**EXERCISE AIM:**
After reading the records, print them all again exactly as they stand.

**DATA:**
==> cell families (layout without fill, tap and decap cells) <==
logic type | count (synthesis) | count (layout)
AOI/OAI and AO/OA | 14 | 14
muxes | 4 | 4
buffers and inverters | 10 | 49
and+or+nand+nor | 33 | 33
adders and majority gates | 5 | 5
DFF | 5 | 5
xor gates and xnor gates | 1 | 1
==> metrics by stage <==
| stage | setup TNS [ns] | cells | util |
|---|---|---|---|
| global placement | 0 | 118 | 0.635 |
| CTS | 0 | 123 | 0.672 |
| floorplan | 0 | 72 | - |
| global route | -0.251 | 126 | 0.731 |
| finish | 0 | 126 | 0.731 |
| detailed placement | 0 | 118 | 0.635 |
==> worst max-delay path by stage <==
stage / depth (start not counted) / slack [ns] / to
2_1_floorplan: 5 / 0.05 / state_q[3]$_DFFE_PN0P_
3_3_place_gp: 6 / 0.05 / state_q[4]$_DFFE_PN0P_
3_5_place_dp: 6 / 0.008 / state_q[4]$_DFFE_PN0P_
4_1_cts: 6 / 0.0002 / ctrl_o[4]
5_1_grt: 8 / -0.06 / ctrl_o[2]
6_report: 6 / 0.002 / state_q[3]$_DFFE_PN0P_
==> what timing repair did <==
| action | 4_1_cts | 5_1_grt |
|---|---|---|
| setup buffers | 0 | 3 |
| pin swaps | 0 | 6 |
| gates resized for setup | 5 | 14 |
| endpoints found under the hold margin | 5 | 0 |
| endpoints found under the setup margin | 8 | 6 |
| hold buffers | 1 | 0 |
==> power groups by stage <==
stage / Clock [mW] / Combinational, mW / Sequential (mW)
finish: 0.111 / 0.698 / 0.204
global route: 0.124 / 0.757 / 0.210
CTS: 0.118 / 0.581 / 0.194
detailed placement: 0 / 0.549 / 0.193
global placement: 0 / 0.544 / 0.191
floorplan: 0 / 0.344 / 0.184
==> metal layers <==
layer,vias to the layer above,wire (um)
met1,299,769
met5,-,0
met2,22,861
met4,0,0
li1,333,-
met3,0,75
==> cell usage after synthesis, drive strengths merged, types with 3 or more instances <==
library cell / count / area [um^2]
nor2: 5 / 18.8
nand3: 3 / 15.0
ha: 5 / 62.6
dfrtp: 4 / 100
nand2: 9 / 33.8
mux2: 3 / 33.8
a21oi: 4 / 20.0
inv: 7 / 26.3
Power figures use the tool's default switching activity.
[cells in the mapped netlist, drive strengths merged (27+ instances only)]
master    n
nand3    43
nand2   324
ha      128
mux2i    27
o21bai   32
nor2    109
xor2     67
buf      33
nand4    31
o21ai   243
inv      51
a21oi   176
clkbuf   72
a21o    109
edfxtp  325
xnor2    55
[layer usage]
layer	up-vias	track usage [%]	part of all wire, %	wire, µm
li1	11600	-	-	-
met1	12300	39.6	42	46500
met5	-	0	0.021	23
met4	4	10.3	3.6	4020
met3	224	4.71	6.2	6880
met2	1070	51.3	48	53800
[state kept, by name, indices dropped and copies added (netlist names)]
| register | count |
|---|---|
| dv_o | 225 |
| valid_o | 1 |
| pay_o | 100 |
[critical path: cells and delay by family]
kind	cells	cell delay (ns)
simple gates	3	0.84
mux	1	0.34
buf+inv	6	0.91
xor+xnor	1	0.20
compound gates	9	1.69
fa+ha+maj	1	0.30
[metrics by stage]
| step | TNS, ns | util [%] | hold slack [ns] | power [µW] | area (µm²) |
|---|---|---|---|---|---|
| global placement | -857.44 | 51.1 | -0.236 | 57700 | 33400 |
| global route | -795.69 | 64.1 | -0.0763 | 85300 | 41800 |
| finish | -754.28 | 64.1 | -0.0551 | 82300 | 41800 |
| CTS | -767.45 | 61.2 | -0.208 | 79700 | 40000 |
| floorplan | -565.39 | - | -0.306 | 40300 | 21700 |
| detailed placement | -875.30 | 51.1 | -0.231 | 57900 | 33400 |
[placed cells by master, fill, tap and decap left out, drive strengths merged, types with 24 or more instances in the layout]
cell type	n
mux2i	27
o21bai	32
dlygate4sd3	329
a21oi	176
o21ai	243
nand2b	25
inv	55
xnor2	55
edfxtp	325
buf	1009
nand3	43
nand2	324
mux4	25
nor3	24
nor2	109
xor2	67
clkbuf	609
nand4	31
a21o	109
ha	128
[src/sv/modulus_constraint_projection_unit_assert.svh]
// Assertion macros for the modulus constraint projection unit.
// Used by the top level only; depends on nothing else.
`ifndef MODULUS_CONSTRAINT_PROJECTION_UNIT_ASSERT_SVH
`define MODULUS_CONSTRAINT_PROJECTION_UNIT_ASSERT_SVH

`define MCP_ASSERT_NOW(lbl, ante, cons) \
  lbl: assert property (@(posedge clk_i) disable iff (!rst_ni) (ante) |-> (cons)) \
    else $error("assertion failed");

`define MCP_ASSERT_NEXT(lbl, ante, cons) \
  lbl: assert property (@(posedge clk_i) disable iff (!rst_ni) (ante) |=> (cons)) \
    else $error("assertion failed");

`endif

[src/sv/mcp_pkg.sv]
// Package for the modulus constraint projection unit.
// Holds widths, constants and the payload types of the cell chain; depends on nothing.
`timescale 1ns / 1ps
`default_nettype none

package mcp_pkg;

  localparam int unsigned DW         = 32;
  localparam int unsigned FRAC_BITS  = 16;
  localparam int unsigned SQ_STEPS   = DW;
  localparam int unsigned DIV_STEPS  = DW;
  localparam int unsigned SW         = 2 * DW;
  localparam int unsigned KW         = $clog2(DIV_STEPS);

  localparam logic signed [DW-1:0] AMP_UNKNOWN = DW'(-(64'sd1 <<< FRAC_BITS));

  typedef struct packed {
    logic          bypass;
    logic          zero;
    logic          neg_r;
    logic          neg_i;
    logic [DW-1:0] raw_re;
    logic [DW-1:0] raw_im;
    logic [DW-1:0] raw_amp;
  } pay_t;

  typedef struct packed {
    logic [SW-1:0] x;
    logic [SW-1:0] res;
  } sq_t;

  typedef struct packed {
    logic [SW-1:0] rem_r;
    logic [SW-1:0] rem_i;
    logic [DW-1:0] q_r;
    logic [DW-1:0] q_i;
    logic [DW:0]   d;
  } div_t;

endpackage

`default_nettype wire

[src/sv/mcp_sqrt_cell.sv]
// One cell of the integer square root chain: one result bit per cell.
// Depends on mcp_pkg.
`timescale 1ns / 1ps
`default_nettype none

module mcp_sqrt_cell import mcp_pkg::*; (
  input  wire logic          clk_i,
  input  wire logic          rst_ni,
  input  wire logic          en_i,
  input  wire logic [SW-1:0] bit_i,
  input  wire logic          valid_i,
  input  wire sq_t           sq_i,
  input  wire pay_t          pay_i,
  output logic               valid_o,
  output sq_t                sq_o,
  output pay_t               pay_o
);

  logic  valid_q;
  sq_t   sq_d, sq_q;
  pay_t  pay_q;
  logic [SW-1:0] trial;

  always_comb begin
    trial = sq_i.res + bit_i;
    if (sq_i.x >= trial) begin
      sq_d.x   = sq_i.x - trial;
      sq_d.res = (sq_i.res >> 1) + bit_i;
    end else begin
      sq_d.x   = sq_i.x;
      sq_d.res = sq_i.res >> 1;
    end
  end

  always_ff @(posedge clk_i or negedge rst_ni) begin
    if (!rst_ni) begin
      valid_q <= 1'b0;
    end else if (en_i) begin
      valid_q <= valid_i;
    end
  end

  always_ff @(posedge clk_i) begin
    if (en_i) begin
      sq_q  <= sq_d;
      pay_q <= pay_i;
    end
  end

  assign valid_o = valid_q;
  assign sq_o    = sq_q;
  assign pay_o   = pay_q;

endmodule

`default_nettype wire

**YOUR SOLUTION:**
==> cell families (layout without fill, tap and decap cells) <==
logic type | count (synthesis) | count (layout)
AOI/OAI and AO/OA | 14 | 14
muxes | 4 | 4
buffers and inverters | 10 | 49
and+or+nand+nor | 33 | 33
adders and majority gates | 5 | 5
DFF | 5 | 5
xor gates and xnor gates | 1 | 1
==> metrics by stage <==
| stage | setup TNS [ns] | cells | util |
|---|---|---|---|
| global placement | 0 | 118 | 0.635 |
| CTS | 0 | 123 | 0.672 |
| floorplan | 0 | 72 | - |
| global route | -0.251 | 126 | 0.731 |
| finish | 0 | 126 | 0.731 |
| detailed placement | 0 | 118 | 0.635 |
==> worst max-delay path by stage <==
stage / depth (start not counted) / slack [ns] / to
2_1_floorplan: 5 / 0.05 / state_q[3]$_DFFE_PN0P_
3_3_place_gp: 6 / 0.05 / state_q[4]$_DFFE_PN0P_
3_5_place_dp: 6 / 0.008 / state_q[4]$_DFFE_PN0P_
4_1_cts: 6 / 0.0002 / ctrl_o[4]
5_1_grt: 8 / -0.06 / ctrl_o[2]
6_report: 6 / 0.002 / state_q[3]$_DFFE_PN0P_
==> what timing repair did <==
| action | 4_1_cts | 5_1_grt |
|---|---|---|
| setup buffers | 0 | 3 |
| pin swaps | 0 | 6 |
| gates resized for setup | 5 | 14 |
| endpoints found under the hold margin | 5 | 0 |
| endpoints found under the setup margin | 8 | 6 |
| hold buffers | 1 | 0 |
==> power groups by stage <==
stage / Clock [mW] / Combinational, mW / Sequential (mW)
finish: 0.111 / 0.698 / 0.204
global route: 0.124 / 0.757 / 0.210
CTS: 0.118 / 0.581 / 0.194
detailed placement: 0 / 0.549 / 0.193
global placement: 0 / 0.544 / 0.191
floorplan: 0 / 0.344 / 0.184
==> metal layers <==
layer,vias to the layer above,wire (um)
met1,299,769
met5,-,0
met2,22,861
met4,0,0
li1,333,-
met3,0,75
==> cell usage after synthesis, drive strengths merged, types with 3 or more instances <==
library cell / count / area [um^2]
nor2: 5 / 18.8
nand3: 3 / 15.0
ha: 5 / 62.6
dfrtp: 4 / 100
nand2: 9 / 33.8
mux2: 3 / 33.8
a21oi: 4 / 20.0
inv: 7 / 26.3
Power figures use the tool's default switching activity.
[cells in the mapped netlist, drive strengths merged (27+ instances only)]
master    n
nand3    43
nand2   324
ha      128
mux2i    27
o21bai   32
nor2    109
xor2     67
buf      33
nand4    31
o21ai   243
inv      51
a21oi   176
clkbuf   72
a21o    109
edfxtp  325
xnor2    55
[layer usage]
layer	up-vias	track usage [%]	part of all wire, %	wire, µm
li1	11600	-	-	-
met1	12300	39.6	42	46500
met5	-	0	0.021	23
met4	4	10.3	3.6	4020
met3	224	4.71	6.2	6880
met2	1070	51.3	48	53800
[state kept, by name, indices dropped and copies added (netlist names)]
| register | count |
|---|---|
| dv_o | 225 |
| valid_o | 1 |
| pay_o | 100 |
[critical path: cells and delay by family]
kind	cells	cell delay (ns)
simple gates	3	0.84
mux	1	0.34
buf+inv	6	0.91
xor+xnor	1	0.20
compound gates	9	1.69
fa+ha+maj	1	0.30
[metrics by stage]
| step | TNS, ns | util [%] | hold slack [ns] | power [µW] | area (µm²) |
|---|---|---|---|---|---|
| global placement | -857.44 | 51.1 | -0.236 | 57700 | 33400 |
| global route | -795.69 | 64.1 | -0.0763 | 85300 | 41800 |
| finish | -754.28 | 64.1 | -0.0551 | 82300 | 41800 |
| CTS | -767.45 | 61.2 | -0.208 | 79700 | 40000 |
| floorplan | -565.39 | - | -0.306 | 40300 | 21700 |
| detailed placement | -875.30 | 51.1 | -0.231 | 57900 | 33400 |
[placed cells by master, fill, tap and decap left out, drive strengths merged, types with 24 or more instances in the layout]
cell type	n
mux2i	27
o21bai	32
dlygate4sd3	329
a21oi	176
o21ai	243
nand2b	25
inv	55
xnor2	55
edfxtp	325
buf	1009
nand3	43
nand2	324
mux4	25
nor3	24
nor2	109
xor2	67
clkbuf	609
nand4	31
a21o	109
ha	128
[src/sv/modulus_constraint_projection_unit_assert.svh]
// Assertion macros for the modulus constraint projection unit.
// Used by the top level only; depends on nothing else.
`ifndef MODULUS_CONSTRAINT_PROJECTION_UNIT_ASSERT_SVH
`define MODULUS_CONSTRAINT_PROJECTION_UNIT_ASSERT_SVH

`define MCP_ASSERT_NOW(lbl, ante, cons) \
  lbl: assert property (@(posedge clk_i) disable iff (!rst_ni) (ante) |-> (cons)) \
    else $error("assertion failed");

`define MCP_ASSERT_NEXT(lbl, ante, cons) \
  lbl: assert property (@(posedge clk_i) disable iff (!rst_ni) (ante) |=> (cons)) \
    else $error("assertion failed");

`endif

[src/sv/mcp_pkg.sv]
// Package for the modulus constraint projection unit.
// Holds widths, constants and the payload types of the cell chain; depends on nothing.
`timescale 1ns / 1ps
`default_nettype none

package mcp_pkg;

  localparam int unsigned DW         = 32;
  localparam int unsigned FRAC_BITS  = 16;
  localparam int unsigned SQ_STEPS   = DW;
  localparam int unsigned DIV_STEPS  = DW;
  localparam int unsigned SW         = 2 * DW;
  localparam int unsigned KW         = $clog2(DIV_STEPS);

  localparam logic signed [DW-1:0] AMP_UNKNOWN = DW'(-(64'sd1 <<< FRAC_BITS));

  typedef struct packed {
    logic          bypass;
    logic          zero;
    logic          neg_r;
    logic          neg_i;
    logic [DW-1:0] raw_re;
    logic [DW-1:0] raw_im;
    logic [DW-1:0] raw_amp;
  } pay_t;

  typedef struct packed {
    logic [SW-1:0] x;
    logic [SW-1:0] res;
  } sq_t;

  typedef struct packed {
    logic [SW-1:0] rem_r;
    logic [SW-1:0] rem_i;
    logic [DW-1:0] q_r;
    logic [DW-1:0] q_i;
    logic [DW:0]   d;
  } div_t;

endpackage

`default_nettype wire

[src/sv/mcp_sqrt_cell.sv]
// One cell of the integer square root chain: one result bit per cell.
// Depends on mcp_pkg.
`timescale 1ns / 1ps
`default_nettype none

module mcp_sqrt_cell import mcp_pkg::*; (
  input  wire logic          clk_i,
  input  wire logic          rst_ni,
  input  wire logic          en_i,
  input  wire logic [SW-1:0] bit_i,
  input  wire logic          valid_i,
  input  wire sq_t           sq_i,
  input  wire pay_t          pay_i,
  output logic               valid_o,
  output sq_t                sq_o,
  output pay_t               pay_o
);

  logic  valid_q;
  sq_t   sq_d, sq_q;
  pay_t  pay_q;
  logic [SW-1:0] trial;

  always_comb begin
    trial = sq_i.res + bit_i;
    if (sq_i.x >= trial) begin
      sq_d.x   = sq_i.x - trial;
      sq_d.res = (sq_i.res >> 1) + bit_i;
    end else begin
      sq_d.x   = sq_i.x;
      sq_d.res = sq_i.res >> 1;
    end
  end

  always_ff @(posedge clk_i or negedge rst_ni) begin
    if (!rst_ni) begin
      valid_q <= 1'b0;
    end else if (en_i) begin
      valid_q <= valid_i;
    end
  end

  always_ff @(posedge clk_i) begin
    if (en_i) begin
      sq_q  <= sq_d;
      pay_q <= pay_i;
    end
  end

  assign valid_o = valid_q;
  assign sq_o    = sq_q;
  assign pay_o   = pay_q;

endmodule

`default_nettype wire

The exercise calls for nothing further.